Abstract

Troglitazone is a new, orally effective antidiabetic agent that decreases plasma glucose in obese patients with non-insulin-dependent diabetes mellitus. Unfortunately, troglitazone also has a propensity to cause edema. This study was designed to determine how troglitazone affects intestinal ion transport and water absorption. Short circuit current (I_sc) was measured in rat and human duodenal mucosa in Ussing chambers. Five minutes later, the serosal addition of troglitazone caused I_sc to decrease gradually, and after 50 min, I_sc reached the peak of decrease. EC₅₀values and maximum response to I_sc in rat and human mucosa were 8.4 and 8.7 μM and 8.56 ± 1.0 and 8.00 ± 2.0 μA/cm², respectively.

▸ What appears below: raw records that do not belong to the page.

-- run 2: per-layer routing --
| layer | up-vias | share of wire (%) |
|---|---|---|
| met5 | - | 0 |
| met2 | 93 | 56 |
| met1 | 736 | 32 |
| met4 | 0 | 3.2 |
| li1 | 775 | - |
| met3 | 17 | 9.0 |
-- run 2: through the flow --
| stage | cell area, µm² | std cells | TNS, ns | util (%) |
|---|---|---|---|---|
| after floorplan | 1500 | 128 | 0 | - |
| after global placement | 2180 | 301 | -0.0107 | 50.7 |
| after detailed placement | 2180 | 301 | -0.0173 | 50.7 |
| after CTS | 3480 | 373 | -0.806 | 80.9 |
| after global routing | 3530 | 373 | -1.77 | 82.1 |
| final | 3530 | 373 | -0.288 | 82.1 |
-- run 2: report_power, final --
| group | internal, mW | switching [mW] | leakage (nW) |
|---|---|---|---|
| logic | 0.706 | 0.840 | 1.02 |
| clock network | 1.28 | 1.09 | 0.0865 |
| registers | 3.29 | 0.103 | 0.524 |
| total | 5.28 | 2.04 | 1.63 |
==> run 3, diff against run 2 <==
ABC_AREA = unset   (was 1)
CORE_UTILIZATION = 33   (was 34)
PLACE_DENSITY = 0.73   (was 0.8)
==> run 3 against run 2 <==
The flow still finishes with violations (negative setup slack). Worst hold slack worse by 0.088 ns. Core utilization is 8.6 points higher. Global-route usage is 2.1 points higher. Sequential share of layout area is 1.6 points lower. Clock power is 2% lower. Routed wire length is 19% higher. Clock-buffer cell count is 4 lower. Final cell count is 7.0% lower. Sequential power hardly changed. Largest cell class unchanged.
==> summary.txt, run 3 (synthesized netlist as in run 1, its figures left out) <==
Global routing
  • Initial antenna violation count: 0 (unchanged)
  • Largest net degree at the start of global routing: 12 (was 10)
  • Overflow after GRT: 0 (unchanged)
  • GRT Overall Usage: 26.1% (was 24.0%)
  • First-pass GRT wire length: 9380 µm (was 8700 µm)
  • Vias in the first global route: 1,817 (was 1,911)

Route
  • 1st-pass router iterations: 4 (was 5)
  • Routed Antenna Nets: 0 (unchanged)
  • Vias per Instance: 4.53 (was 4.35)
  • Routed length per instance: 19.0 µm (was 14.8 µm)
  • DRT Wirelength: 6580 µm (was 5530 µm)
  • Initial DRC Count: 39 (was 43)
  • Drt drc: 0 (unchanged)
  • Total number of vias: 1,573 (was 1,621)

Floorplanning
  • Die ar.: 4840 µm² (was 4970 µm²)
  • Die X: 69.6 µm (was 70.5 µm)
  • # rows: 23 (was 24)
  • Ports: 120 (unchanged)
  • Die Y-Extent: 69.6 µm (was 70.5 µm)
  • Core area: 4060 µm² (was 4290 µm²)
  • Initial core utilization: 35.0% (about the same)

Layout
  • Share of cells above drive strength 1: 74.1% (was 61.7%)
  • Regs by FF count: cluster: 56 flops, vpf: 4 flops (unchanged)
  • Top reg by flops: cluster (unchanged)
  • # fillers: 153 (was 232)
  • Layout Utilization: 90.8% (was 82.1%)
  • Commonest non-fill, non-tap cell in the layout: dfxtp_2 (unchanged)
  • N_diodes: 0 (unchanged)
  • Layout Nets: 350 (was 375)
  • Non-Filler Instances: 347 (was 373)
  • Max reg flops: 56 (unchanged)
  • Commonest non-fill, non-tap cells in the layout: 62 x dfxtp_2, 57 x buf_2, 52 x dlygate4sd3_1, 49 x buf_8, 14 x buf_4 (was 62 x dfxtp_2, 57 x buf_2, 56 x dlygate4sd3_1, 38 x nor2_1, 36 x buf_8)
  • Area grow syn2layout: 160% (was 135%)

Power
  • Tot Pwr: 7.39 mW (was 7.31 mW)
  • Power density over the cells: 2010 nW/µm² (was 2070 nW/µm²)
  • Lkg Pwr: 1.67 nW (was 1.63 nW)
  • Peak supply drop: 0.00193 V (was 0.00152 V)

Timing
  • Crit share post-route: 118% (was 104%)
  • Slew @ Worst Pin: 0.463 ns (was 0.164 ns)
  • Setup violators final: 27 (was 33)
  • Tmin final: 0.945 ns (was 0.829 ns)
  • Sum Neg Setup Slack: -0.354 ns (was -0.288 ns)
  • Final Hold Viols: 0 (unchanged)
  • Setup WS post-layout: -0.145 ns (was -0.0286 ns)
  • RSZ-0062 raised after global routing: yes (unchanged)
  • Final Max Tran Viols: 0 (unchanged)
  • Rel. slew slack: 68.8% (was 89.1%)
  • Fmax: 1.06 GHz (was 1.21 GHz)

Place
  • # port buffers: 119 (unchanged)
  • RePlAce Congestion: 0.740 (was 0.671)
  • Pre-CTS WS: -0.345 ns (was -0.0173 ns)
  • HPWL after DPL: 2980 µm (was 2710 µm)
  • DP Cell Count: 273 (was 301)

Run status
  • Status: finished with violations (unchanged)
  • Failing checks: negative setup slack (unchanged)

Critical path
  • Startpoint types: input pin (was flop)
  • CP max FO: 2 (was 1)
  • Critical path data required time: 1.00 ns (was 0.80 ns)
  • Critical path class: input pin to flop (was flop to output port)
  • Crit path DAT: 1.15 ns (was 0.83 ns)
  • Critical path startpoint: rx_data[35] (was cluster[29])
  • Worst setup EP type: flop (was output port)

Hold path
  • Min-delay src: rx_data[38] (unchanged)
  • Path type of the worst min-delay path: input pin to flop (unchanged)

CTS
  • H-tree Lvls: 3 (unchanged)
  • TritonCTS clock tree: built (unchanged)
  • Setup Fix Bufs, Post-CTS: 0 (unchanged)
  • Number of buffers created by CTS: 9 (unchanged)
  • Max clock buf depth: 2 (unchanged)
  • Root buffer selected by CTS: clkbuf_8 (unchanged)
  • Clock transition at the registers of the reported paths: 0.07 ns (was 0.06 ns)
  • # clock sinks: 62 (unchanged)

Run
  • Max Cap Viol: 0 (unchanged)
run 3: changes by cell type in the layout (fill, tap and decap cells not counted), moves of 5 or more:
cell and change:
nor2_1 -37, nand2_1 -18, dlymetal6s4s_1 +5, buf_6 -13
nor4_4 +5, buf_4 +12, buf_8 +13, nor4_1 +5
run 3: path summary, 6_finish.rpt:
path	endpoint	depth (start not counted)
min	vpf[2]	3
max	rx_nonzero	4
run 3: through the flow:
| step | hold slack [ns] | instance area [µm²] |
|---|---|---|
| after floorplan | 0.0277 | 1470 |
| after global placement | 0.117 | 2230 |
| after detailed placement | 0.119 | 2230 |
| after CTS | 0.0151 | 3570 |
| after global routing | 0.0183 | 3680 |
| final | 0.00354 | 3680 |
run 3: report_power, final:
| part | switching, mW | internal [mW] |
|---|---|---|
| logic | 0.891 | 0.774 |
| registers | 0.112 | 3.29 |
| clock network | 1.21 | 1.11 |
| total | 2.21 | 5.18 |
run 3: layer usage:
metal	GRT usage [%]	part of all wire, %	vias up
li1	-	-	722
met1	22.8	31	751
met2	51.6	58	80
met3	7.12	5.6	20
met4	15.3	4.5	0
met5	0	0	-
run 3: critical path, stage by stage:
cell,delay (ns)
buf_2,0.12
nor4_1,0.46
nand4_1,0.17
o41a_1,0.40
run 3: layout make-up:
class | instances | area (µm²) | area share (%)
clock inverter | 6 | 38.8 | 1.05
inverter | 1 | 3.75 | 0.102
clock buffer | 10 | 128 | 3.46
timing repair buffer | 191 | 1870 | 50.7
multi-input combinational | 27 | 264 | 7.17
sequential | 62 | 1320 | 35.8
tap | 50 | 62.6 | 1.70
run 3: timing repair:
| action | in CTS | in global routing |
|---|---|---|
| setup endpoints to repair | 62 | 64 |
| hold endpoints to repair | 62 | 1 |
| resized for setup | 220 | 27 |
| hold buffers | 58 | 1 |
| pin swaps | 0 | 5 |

In an HCO₃⁻/CO₂-free system, the decrease in I_sc caused by troglitazone was 1.31 ± 0.83 μA/cm². When 10 mM acetazolamide was preadministered, the small decrease in I_sc evoked by troglitazone (20 μM) was 4.56 ± 0.22 μA/cm², whereas the preadministration of 100 μM amiloride and 100 nM tetrodotoxin did not influence the decrease in I_sc evoked by troglitazone. The serosal preadministration of 100 nM vasoactive intestinal peptide potently enhanced the decrease in I_scevoked by 20 μM troglitazone (21.1 ± 1.63 μA/cm²). The cyclic AMP contents of rat duodenal mucosa incubated with and without troglitazone (20 μM) for 50 min were 3.2 ± 0.25 and 5.8 ± 0.46 pmol/mg protein, respectively (P < .01). These results indicate that the ionic basis for the decrease in I_sc that is induced by troglitazone may be inhibition of electrogenic bicarbonate secretion. The alteration of intestinal ion transport by troglitazone could cause edema.